Thanks very much.
My line of questioning, instead of following everybody else's, has to do with how we go forward.
At an international meeting, obviously people like the commissioner come together to consider what we do about this. Surely we have now learned something from this Google Street View episode. I was a bit shocked that just one engineer can decide that this is a “superficial” privacy concern and then go forward. It doesn't seem as though there's any training at all as to what privacy is. They're naming Alma Whitten as the new director of privacy; do we know who that person is, or whether she has any idea of privacy? Would the equivalent people in lots of other companies that are obviously pushing us forward in technology be at the privacy commissioners' meeting? Where do they find out what the minimum specifications actually are in terms of determining what a real privacy concern is, or a medium one, or a so-called superficial one? We're breaking new ground all the time, and I think that even in medicine we learned the hard way that the law has a terrible time keeping up with technology.

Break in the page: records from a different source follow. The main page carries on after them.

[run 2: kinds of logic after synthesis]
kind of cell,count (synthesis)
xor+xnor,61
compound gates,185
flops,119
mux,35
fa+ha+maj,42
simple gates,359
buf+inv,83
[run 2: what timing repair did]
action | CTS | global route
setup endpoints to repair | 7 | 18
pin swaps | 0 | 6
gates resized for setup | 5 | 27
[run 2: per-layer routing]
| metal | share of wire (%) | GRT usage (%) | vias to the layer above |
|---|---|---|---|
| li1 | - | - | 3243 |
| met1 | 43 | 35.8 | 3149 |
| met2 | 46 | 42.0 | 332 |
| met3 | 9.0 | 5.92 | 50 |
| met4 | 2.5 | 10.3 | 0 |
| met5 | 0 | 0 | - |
`src/sv/nfd_pkg.sv`:
```
// Package for the NEC IR frame decoder: widths, register indexes, reset values,
// the pulse class code and the packed result word. No dependencies.
package nfd_pkg;

	// Field and port widths.
	localparam int CFG_W       = 8;
	localparam int CFG_IDX_W   = 3;
	localparam int WIDTH_W     = 8;
	localparam int BYTE_W      = 8;
	localparam int IN_TDATA_W  = 8;
	localparam int OUT_TDATA_W = 24;

	// Default number of bytes in one frame.
	localparam int FRAME_BYTES_DEF = 4;

	// Depth of the queue between classifier and executor.
	localparam int QUEUE_DEPTH = 2;

	// Configuration register indexes.
	localparam logic [CFG_IDX_W-1:0] REG_ZERO_MIN   = 3'd0;
	localparam logic [CFG_IDX_W-1:0] REG_ZERO_MAX   = 3'd1;
	localparam logic [CFG_IDX_W-1:0] REG_ONE_MIN    = 3'd2;
	localparam logic [CFG_IDX_W-1:0] REG_ONE_MAX    = 3'd3;
	localparam logic [CFG_IDX_W-1:0] REG_LEADER_MIN = 3'd4;
	localparam logic [CFG_IDX_W-1:0] REG_LEADER_MAX = 3'd5;

	// Register reset values.
	localparam logic [CFG_W-1:0] RST_ZERO_MIN   = 8'h01;
	localparam logic [CFG_W-1:0] RST_ZERO_MAX   = 8'h03;
	localparam logic [CFG_W-1:0] RST_ONE_MIN    = 8'h07;
	localparam logic [CFG_W-1:0] RST_ONE_MAX    = 8'h09;
	localparam logic [CFG_W-1:0] RST_LEADER_MIN = 8'h14;
	localparam logic [CFG_W-1:0] RST_LEADER_MAX = 8'h16;

	// Class of one IR event as decided by the front end.
	typedef enum logic [2:0] {
		CLS_TIMEOUT,
		CLS_ZERO,
		CLS_ONE,
		CLS_LEADER,
		CLS_BAD
	} cls_t;

	// Result word, frame_ready in the lowest bit.
	typedef struct packed {
		logic              aborted;
		logic              receiving;
		logic [BYTE_W-1:0] command;
		logic [BYTE_W-1:0] address;
		logic              frame_ready;
	} result_t;

	localparam int RESULT_W = $bits(result_t);

endpackage

```
`src/sv/nfd_front.sv`:
```
// Front end of the NEC IR frame decoder: holds the width range registers and
// classifies each input word into a pulse class. Depends on nfd_pkg.
module nfd_front (
	input  logic                          clk,
	input  logic                          arst_n,
	input  logic                          cfg_we,
	input  logic [nfd_pkg::CFG_IDX_W-1:0] cfg_index,
	input  logic [nfd_pkg::CFG_W-1:0]     cfg_data,
	input  logic                          s_tvalid,
	output logic                          s_tready,
	input  logic                          s_tuser,   // mode
	input  logic [nfd_pkg::IN_TDATA_W-1:0] s_tdata,  // width
	output logic                          out_valid,
	input  logic                          out_ready,
	output nfd_pkg::cls_t                 out_cls
);

	logic [nfd_pkg::CFG_W-1:0] zero_min_q, zero_max_q;
	logic [nfd_pkg::CFG_W-1:0] one_min_q, one_max_q;
	logic [nfd_pkg::CFG_W-1:0] leader_min_q, leader_max_q;
	logic                      vld_s1;
	nfd_pkg::cls_t             cls_s1;
	nfd_pkg::cls_t             cls_next;
	logic                      is_zero, is_one, is_leader;
	logic [nfd_pkg::WIDTH_W-1:0] w;

	// Range registers; an index beyond the list is ignored.
	always_ff @(posedge clk or negedge arst_n) begin
		if (!arst_n) begin
			zero_min_q   <= nfd_pkg::RST_ZERO_MIN;
			zero_max_q   <= nfd_pkg::RST_ZERO_MAX;
			one_min_q    <= nfd_pkg::RST_ONE_MIN;
			one_max_q    <= nfd_pkg::RST_ONE_MAX;
			leader_min_q <= nfd_pkg::RST_LEADER_MIN;
			leader_max_q <= nfd_pkg::RST_LEADER_MAX;
		end else if (cfg_we) begin
			case (cfg_index)
				nfd_pkg::REG_ZERO_MIN:   zero_min_q   <= cfg_data;
				nfd_pkg::REG_ZERO_MAX:   zero_max_q   <= cfg_data;
				nfd_pkg::REG_ONE_MIN:    one_min_q    <= cfg_data;
				nfd_pkg::REG_ONE_MAX:    one_max_q    <= cfg_data;
				nfd_pkg::REG_LEADER_MIN: leader_min_q <= cfg_data;
				nfd_pkg::REG_LEADER_MAX: leader_max_q <= cfg_data;
				default: ;
			endcase
		end
	end

	// Classification; zero wins over one, and both win over leader.
	assign w         = s_tdata;
	assign is_zero   = (w >= zero_min_q) && (w <= zero_max_q);
	assign is_one    = (w >= one_min_q) && (w <= one_max_q);
	assign is_leader = (w >= leader_min_q) && (w <= leader_max_q);

	always_comb begin
		if (s_tuser) begin
			cls_next = nfd_pkg::CLS_TIMEOUT;
		end else if (is_zero) begin
			cls_next = nfd_pkg::CLS_ZERO;
		end else if (is_one) begin
			cls_next = nfd_pkg::CLS_ONE;
		end else if (is_leader) begin
			cls_next = nfd_pkg::CLS_LEADER;
		end else begin
			cls_next = nfd_pkg::CLS_BAD;
		end
	end

	// One output stage; it refills in the cycle it is taken.
	assign s_tready  = !vld_s1 || out_ready;
	assign out_valid = vld_s1;
	assign out_cls   = cls_s1;

	always_ff @(posedge clk or negedge arst_n) begin
		if (!arst_n) begin
			vld_s1 <= 1'b0;
		end else if (s_tready) begin
			vld_s1 <= s_tvalid;
		end
	end

	always_ff @(posedge clk) begin
		if (s_tvalid && s_tready) begin
			cls_s1 <= cls_next;
		end
	end

endmodule

```
`src/sv/nfd_queue.sv`:
```
// Short queue of pulse classes between the front end and the executor of the
// NEC IR frame decoder. Depends on nfd_pkg.
module nfd_queue (
	input  logic          clk,
	input  logic          arst_n,
	input  logic          in_valid,
	output logic          in_ready,
	input  nfd_pkg::cls_t in_cls,
	output logic          out_valid,
	input  logic          out_ready,
	output nfd_pkg::cls_t out_cls
);

	localparam int PTR_W = (nfd_pkg::QUEUE_DEPTH > 1) ? $clog2(nfd_pkg::QUEUE_DEPTH) : 1;
	localparam int CNT_W = $clog2(nfd_pkg::QUEUE_DEPTH + 1);

	nfd_pkg::cls_t    mem_q [nfd_pkg::QUEUE_DEPTH];
	logic [PTR_W-1:0] wr_ptr_q, rd_ptr_q;
	logic [CNT_W-1:0] count_q;
	logic             push, pop;

	assign out_valid = (count_q != '0);
	assign pop       = out_valid && out_ready;
	assign in_ready  = (count_q != CNT_W'(nfd_pkg::QUEUE_DEPTH)) || out_ready;
	assign push      = in_valid && in_ready;
	assign out_cls   = mem_q[rd_ptr_q];

	// Pointers and fill count.
	always_ff @(posedge clk or negedge arst_n) begin
		if (!arst_n) begin
			wr_ptr_q <= '0;
			rd_ptr_q <= '0;
			count_q  <= '0;
		end else begin
			if (push) begin
				wr_ptr_q <= (wr_ptr_q == PTR_W'(nfd_pkg::QUEUE_DEPTH - 1)) ? '0 : wr_ptr_q + 1'b1;
			end
			if (pop) begin
				rd_ptr_q <= (rd_ptr_q == PTR_W'(nfd_pkg::QUEUE_DEPTH - 1)) ? '0 : rd_ptr_q + 1'b1;
			end
			if (push && !pop) begin
				count_q <= count_q + 1'b1;
			end else if (pop && !push) begin
				count_q <= count_q - 1'b1;
			end
		end
	end

	// Entry storage.
	always_ff @(posedge clk) begin
		if (push) begin
			mem_q[wr_ptr_q] <= in_cls;
		end
	end

endmodule

```
`src/sv/nfd_back.sv`:
```
// Executor of the NEC IR frame decoder: frame state, bit and byte assembly,
// complement check and the output register. Depends on nfd_pkg.
module nfd_back #(
	parameter int FRAME_BYTES = nfd_pkg::FRAME_BYTES_DEF
) (
	input  logic                            clk,
	input  logic                            arst_n,
	input  logic                            in_valid,
	output logic                            in_ready,
	input  nfd_pkg::cls_t                   in_cls,
	output logic                            m_tvalid,
	input  logic                            m_tready,
	output logic [nfd_pkg::OUT_TDATA_W-1:0] m_tdata
);

	localparam int BI_W = $clog2(FRAME_BYTES);

	logic                        active_q;
	logic [nfd_pkg::BYTE_W-1:0]  shift_q;
	logic [2:0]                  bit_q;
	logic [BI_W-1:0]             byte_q;
	logic [nfd_pkg::BYTE_W-1:0]  addr_q, cmd_q;
	logic                        m_valid_q;
	nfd_pkg::result_t            res_q;

	logic                        take;
	logic                        is_bit, bit_val;
	logic [nfd_pkg::BYTE_W-1:0]  sh;
	logic                        byte_done, last_byte;
	nfd_pkg::result_t            res;

	assign in_ready  = !m_valid_q || m_tready;
	assign take      = in_valid && in_ready;
	assign is_bit    = (in_cls == nfd_pkg::CLS_ZERO) || (in_cls == nfd_pkg::CLS_ONE);
	assign bit_val   = (in_cls == nfd_pkg::CLS_ONE);
	assign sh        = {bit_val, shift_q[nfd_pkg::BYTE_W-1:1]};
	assign byte_done = (bit_q == 3'd7);
	assign last_byte = (byte_q == BI_W'(FRAME_BYTES - 1));

	// Result of the word now being taken.
	always_comb begin
		res = '0;
		if (in_cls == nfd_pkg::CLS_LEADER) begin
			res.receiving = 1'b1;
		end else if (!is_bit || !active_q) begin
			res.aborted = 1'b1;
		end else if (byte_done && last_byte) begin
			if (cmd_q == ~sh) begin
				res.frame_ready = 1'b1;
				res.address     = addr_q;
				res.command     = cmd_q;
			end else begin
				res.aborted = 1'b1;
			end
		end else begin
			res.receiving = 1'b1;
		end
	end

	// Frame state; a leader restarts, any error or a finished frame clears.
	always_ff @(posedge clk or negedge arst_n) begin
		if (!arst_n) begin
			active_q <= 1'b0;
			shift_q  <= '0;
			bit_q    <= '0;
			byte_q   <= '0;
		end else if (take) begin
			if (res.receiving) begin
				active_q <= 1'b1;
				if (in_cls == nfd_pkg::CLS_LEADER) begin
					shift_q <= '0;
					bit_q   <= '0;
					byte_q  <= '0;
				end else if (byte_done) begin
					shift_q <= '0;
					bit_q   <= '0;
					byte_q  <= byte_q + 1'b1;
				end else begin
					shift_q <= sh;
					bit_q   <= bit_q + 1'b1;
				end
			end else begin
				active_q <= 1'b0;
				shift_q  <= '0;
				bit_q    <= '0;
				byte_q   <= '0;
			end
		end
	end

	// Address and command bytes are kept as they complete.
	always_ff @(posedge clk) begin
		if (take && active_q && is_bit && byte_done) begin
			if (byte_q == '0) begin
				addr_q <= sh;
			end
			if (byte_q == BI_W'(FRAME_BYTES - 2)) begin
				cmd_q <= sh;
			end
		end
	end

	// Output register.
	always_ff @(posedge clk or negedge arst_n) begin
		if (!arst_n) begin
			m_valid_q <= 1'b0;
		end else if (in_ready) begin
			m_valid_q <= in_valid;
		end
	end

	always_ff @(posedge clk) begin
		if (take) begin
			res_q <= res;
		end
	end

	assign m_tvalid = m_valid_q;
	assign m_tdata  = {{(nfd_pkg::OUT_TDATA_W - nfd_pkg::RESULT_W){1'b0}}, res_q};

endmodule

```
`src/sv/nec_ir_frame_decoder.sv`:
```
// Top level of the NEC IR frame decoder: front end, class queue and executor.
// Depends on nfd_pkg, nfd_front, nfd_queue and nfd_back.
//
//  channel  direction  handshake          payload
//  s_*      in         s_tvalid/s_tready  s_tuser mode, s_tdata width
//  m_*      out        m_tvalid/m_tready  m_tdata result word
//  cfg_*    in         cfg_we             cfg_index, cfg_data
//
// One word is accepted per cycle while s_tready is high; its result passes the front-end
// stage, a queue entry and the output register before it shows on m_tvalid.
// Reset clears all frame state and loads the default width ranges.
// A stall on m_tready backs up through the queue; the front end keeps accepting
// until its stage and the queue are full.
module nec_ir_frame_decoder #(
	parameter int FRAME_BYTES = nfd_pkg::FRAME_BYTES_DEF
) (
	input  logic                            clk,
	input  logic                            arst_n,
	input  logic                            cfg_we,
	input  logic [nfd_pkg::CFG_IDX_W-1:0]   cfg_index,
	input  logic [nfd_pkg::CFG_W-1:0]       cfg_data,
	input  logic                            s_tvalid,
	output logic                            s_tready,
	input  logic                            s_tuser,   // [0] mode
	input  logic [nfd_pkg::IN_TDATA_W-1:0]  s_tdata,   // [7:0] width
	output logic                            m_tvalid,
	input  logic                            m_tready,
	// [0] frame_ready, [8:1] address, [16:9] command, [17] receiving, [18] aborted
	output logic [nfd_pkg::OUT_TDATA_W-1:0] m_tdata
);

	logic          f_valid, f_ready;
	nfd_pkg::cls_t f_cls;
	logic          q_valid, q_ready;
	nfd_pkg::cls_t q_cls;

	nfd_front u_front (
		.clk       (clk),
		.arst_n    (arst_n),
		.cfg_we    (cfg_we),
		.cfg_index (cfg_index),
		.cfg_data  (cfg_data),
		.s_tvalid  (s_tvalid),
		.s_tready  (s_tready),
		.s_tuser   (s_tuser),
		.s_tdata   (s_tdata),
		.out_valid (f_valid),
		.out_ready (f_ready),
		.out_cls   (f_cls)
	);

	nfd_queue u_queue (
		.clk       (clk),
		.arst_n    (arst_n),
		.in_valid  (f_valid),
		.in_ready  (f_ready),
		.in_cls    (f_cls),
		.out_valid (q_valid),
		.out_ready (q_ready),
		.out_cls   (q_cls)
	);

	nfd_back #(
		.FRAME_BYTES (FRAME_BYTES)
	) u_back (
		.clk      (clk),
		.arst_n   (arst_n),
		.in_valid (q_valid),
		.in_ready (q_ready),
		.in_cls   (q_cls),
		.m_tvalid (m_tvalid),
		.m_tready (m_tready),
		.m_tdata  (m_tdata)
	);

endmodule

```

Do you have any observations as to what you would want us to put in a report from this committee about how we could go forward? Could it be that the commissioner needs powers more like those of some of her international counterparts? At the same time, the NHS is able to tell people where the closest smoking cessation course is, and that's probably a good thing, so how do we balance the need to help citizens get things that are relevant and responsive to their needs against their need for privacy?
I think this example was pretty egregious. Google all of a sudden was capturing all of this data without any pre-clearance or advance warning or respect. Somebody who knows more about privacy than a private enterprise would actually need to go forward the way we would, with a law and a charter challenge. We would want to know whether this would fly or not before you went ahead and collected all this stuff.
If you were writing the recommendations for this committee as to what we learned and how we can go forward in a more proactive way, what would those recommendations be? If you don't have them now, would you send them to the committee?